» **Task requirements**: Restate verbatim the span of lines below between the line with "critPathMaxFanout: 10" and the line with "syn_inst: 834", including those two lines, and only that span.

» **Records to process**:
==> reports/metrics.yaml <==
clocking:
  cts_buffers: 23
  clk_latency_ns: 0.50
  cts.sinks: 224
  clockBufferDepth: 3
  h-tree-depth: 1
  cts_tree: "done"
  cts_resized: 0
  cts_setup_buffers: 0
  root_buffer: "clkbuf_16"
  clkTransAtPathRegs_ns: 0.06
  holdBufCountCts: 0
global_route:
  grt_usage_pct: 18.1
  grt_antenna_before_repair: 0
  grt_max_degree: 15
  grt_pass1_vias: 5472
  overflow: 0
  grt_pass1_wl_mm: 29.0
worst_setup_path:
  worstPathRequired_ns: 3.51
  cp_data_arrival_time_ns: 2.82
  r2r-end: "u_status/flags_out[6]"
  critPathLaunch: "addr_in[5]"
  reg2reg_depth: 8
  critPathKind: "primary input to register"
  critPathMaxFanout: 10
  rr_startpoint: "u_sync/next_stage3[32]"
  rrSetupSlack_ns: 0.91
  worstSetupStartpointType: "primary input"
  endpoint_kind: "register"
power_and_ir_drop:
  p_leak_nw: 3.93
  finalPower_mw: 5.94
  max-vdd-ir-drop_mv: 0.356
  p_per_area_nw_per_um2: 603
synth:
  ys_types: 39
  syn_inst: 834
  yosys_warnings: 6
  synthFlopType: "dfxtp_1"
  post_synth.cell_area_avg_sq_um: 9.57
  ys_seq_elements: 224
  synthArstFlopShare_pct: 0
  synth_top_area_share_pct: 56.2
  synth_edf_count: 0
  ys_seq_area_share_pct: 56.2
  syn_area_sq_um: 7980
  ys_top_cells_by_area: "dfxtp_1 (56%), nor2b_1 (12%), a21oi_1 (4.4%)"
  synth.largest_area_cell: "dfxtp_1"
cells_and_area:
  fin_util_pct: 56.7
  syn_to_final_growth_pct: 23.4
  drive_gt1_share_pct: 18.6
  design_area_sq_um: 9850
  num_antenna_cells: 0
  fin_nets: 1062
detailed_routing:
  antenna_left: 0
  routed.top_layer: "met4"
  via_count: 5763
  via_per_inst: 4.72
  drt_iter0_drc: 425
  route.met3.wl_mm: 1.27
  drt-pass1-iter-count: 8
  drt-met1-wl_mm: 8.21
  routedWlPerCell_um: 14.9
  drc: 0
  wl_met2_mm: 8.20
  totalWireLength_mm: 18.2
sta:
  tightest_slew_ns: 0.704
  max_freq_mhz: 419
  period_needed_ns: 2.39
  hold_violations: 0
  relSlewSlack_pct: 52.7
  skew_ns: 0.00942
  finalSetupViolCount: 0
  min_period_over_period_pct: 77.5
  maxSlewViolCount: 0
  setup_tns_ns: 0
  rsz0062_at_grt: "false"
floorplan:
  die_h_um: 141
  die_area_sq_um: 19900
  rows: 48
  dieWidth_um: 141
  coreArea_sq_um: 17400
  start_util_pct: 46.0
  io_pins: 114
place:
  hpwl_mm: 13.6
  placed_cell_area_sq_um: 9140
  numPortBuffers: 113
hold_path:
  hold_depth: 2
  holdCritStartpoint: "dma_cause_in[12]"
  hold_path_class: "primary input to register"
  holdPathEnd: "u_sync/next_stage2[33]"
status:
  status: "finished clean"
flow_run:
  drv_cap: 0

---

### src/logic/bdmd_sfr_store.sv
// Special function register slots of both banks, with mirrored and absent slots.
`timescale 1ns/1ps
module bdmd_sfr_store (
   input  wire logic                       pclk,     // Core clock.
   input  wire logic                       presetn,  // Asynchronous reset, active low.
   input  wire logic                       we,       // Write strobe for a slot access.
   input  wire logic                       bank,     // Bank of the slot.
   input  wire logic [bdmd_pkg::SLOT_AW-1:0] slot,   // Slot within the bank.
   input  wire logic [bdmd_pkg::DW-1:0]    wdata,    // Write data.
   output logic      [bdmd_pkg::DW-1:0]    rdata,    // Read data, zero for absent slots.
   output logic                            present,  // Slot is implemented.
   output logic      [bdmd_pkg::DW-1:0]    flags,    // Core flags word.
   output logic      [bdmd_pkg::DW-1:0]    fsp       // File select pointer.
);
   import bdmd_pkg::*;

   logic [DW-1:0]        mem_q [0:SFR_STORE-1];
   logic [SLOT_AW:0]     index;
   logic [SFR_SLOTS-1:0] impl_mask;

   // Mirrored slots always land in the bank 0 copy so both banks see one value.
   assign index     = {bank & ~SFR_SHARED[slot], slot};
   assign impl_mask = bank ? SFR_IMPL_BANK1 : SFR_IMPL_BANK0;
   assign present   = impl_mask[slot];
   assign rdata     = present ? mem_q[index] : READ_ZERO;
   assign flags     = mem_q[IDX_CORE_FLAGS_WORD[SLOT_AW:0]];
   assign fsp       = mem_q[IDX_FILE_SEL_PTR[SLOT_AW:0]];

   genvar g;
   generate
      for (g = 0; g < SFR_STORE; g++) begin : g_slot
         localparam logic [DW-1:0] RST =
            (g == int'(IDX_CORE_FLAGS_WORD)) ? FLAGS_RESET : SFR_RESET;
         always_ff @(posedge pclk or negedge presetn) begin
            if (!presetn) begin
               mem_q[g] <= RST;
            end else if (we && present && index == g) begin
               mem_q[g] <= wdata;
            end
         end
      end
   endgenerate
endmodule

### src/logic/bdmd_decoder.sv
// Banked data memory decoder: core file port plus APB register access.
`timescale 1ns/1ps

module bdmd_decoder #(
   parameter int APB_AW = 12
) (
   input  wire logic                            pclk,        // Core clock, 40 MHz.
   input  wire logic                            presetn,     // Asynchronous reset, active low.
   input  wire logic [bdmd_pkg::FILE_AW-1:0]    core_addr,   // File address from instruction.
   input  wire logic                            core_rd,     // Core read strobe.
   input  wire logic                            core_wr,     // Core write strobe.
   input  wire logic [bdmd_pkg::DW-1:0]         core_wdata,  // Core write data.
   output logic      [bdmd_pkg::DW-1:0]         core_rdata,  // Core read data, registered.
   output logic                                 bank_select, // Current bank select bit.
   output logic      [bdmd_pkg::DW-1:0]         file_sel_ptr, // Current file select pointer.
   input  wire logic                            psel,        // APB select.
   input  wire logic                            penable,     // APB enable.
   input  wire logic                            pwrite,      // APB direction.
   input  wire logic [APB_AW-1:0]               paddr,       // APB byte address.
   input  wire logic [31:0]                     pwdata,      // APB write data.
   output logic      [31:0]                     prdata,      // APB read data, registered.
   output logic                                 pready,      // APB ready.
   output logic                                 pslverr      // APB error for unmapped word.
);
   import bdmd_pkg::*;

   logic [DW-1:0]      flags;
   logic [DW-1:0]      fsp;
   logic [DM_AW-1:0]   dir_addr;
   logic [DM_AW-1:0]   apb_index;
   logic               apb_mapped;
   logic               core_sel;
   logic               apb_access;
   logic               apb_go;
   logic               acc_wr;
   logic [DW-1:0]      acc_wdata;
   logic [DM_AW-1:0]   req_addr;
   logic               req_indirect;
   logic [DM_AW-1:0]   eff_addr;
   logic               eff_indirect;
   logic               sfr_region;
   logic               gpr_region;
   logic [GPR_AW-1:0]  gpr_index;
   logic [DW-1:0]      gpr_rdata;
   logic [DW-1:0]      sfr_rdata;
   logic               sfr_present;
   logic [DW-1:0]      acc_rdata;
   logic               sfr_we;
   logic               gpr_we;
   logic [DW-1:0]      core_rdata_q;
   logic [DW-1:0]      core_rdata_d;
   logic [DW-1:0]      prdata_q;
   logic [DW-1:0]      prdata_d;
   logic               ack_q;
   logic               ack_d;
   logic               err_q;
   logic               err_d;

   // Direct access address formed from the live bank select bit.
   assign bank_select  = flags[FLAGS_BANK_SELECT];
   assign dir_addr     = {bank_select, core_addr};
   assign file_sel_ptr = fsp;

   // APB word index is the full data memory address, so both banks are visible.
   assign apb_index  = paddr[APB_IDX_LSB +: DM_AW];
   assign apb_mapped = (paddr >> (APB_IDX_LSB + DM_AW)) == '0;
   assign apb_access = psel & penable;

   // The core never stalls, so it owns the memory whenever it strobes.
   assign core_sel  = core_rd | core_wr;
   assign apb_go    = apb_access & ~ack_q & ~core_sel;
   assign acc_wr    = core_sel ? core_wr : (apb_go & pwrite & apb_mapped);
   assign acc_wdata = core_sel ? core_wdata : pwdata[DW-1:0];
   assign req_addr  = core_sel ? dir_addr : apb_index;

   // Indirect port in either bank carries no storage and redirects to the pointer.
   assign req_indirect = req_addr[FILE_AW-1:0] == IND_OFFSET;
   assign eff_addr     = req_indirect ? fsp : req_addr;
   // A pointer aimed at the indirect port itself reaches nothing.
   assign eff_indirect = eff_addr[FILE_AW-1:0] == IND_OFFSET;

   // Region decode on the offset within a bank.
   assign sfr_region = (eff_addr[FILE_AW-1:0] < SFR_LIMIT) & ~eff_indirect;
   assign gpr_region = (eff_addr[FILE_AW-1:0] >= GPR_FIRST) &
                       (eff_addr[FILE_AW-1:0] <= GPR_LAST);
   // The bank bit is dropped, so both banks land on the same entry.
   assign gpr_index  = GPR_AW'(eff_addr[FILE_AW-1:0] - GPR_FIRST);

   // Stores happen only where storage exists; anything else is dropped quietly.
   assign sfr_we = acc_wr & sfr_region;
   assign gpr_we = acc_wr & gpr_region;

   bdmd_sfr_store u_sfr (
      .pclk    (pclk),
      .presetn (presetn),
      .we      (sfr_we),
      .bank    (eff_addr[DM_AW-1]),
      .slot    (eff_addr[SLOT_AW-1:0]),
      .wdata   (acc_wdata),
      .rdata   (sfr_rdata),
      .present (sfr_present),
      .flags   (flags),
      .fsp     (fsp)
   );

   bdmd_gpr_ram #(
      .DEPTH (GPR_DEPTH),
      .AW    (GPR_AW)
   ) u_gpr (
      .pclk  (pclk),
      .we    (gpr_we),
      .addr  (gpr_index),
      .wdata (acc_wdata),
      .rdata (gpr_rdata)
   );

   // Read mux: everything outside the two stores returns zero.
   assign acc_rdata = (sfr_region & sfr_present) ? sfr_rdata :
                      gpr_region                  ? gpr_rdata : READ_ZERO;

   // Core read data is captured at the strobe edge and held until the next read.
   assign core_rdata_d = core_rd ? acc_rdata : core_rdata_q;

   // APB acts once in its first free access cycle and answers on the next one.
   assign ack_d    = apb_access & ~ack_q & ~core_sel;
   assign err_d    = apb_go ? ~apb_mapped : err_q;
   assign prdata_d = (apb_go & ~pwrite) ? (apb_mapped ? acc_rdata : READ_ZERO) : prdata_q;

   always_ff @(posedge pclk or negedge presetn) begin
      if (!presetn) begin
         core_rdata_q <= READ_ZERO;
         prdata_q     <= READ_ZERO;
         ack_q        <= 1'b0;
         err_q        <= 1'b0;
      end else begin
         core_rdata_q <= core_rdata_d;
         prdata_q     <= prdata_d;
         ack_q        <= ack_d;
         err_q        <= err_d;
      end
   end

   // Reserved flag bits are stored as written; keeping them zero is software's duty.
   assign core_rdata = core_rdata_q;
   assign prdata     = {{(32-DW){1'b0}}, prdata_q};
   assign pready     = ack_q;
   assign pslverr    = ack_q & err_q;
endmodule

» **Task output**:
  critPathMaxFanout: 10
  rr_startpoint: "u_sync/next_stage3[32]"
  rrSetupSlack_ns: 0.91
  worstSetupStartpointType: "primary input"
  endpoint_kind: "register"
power_and_ir_drop:
  p_leak_nw: 3.93
  finalPower_mw: 5.94
  max-vdd-ir-drop_mv: 0.356
  p_per_area_nw_per_um2: 603
synth:
  ys_types: 39
  syn_inst: 834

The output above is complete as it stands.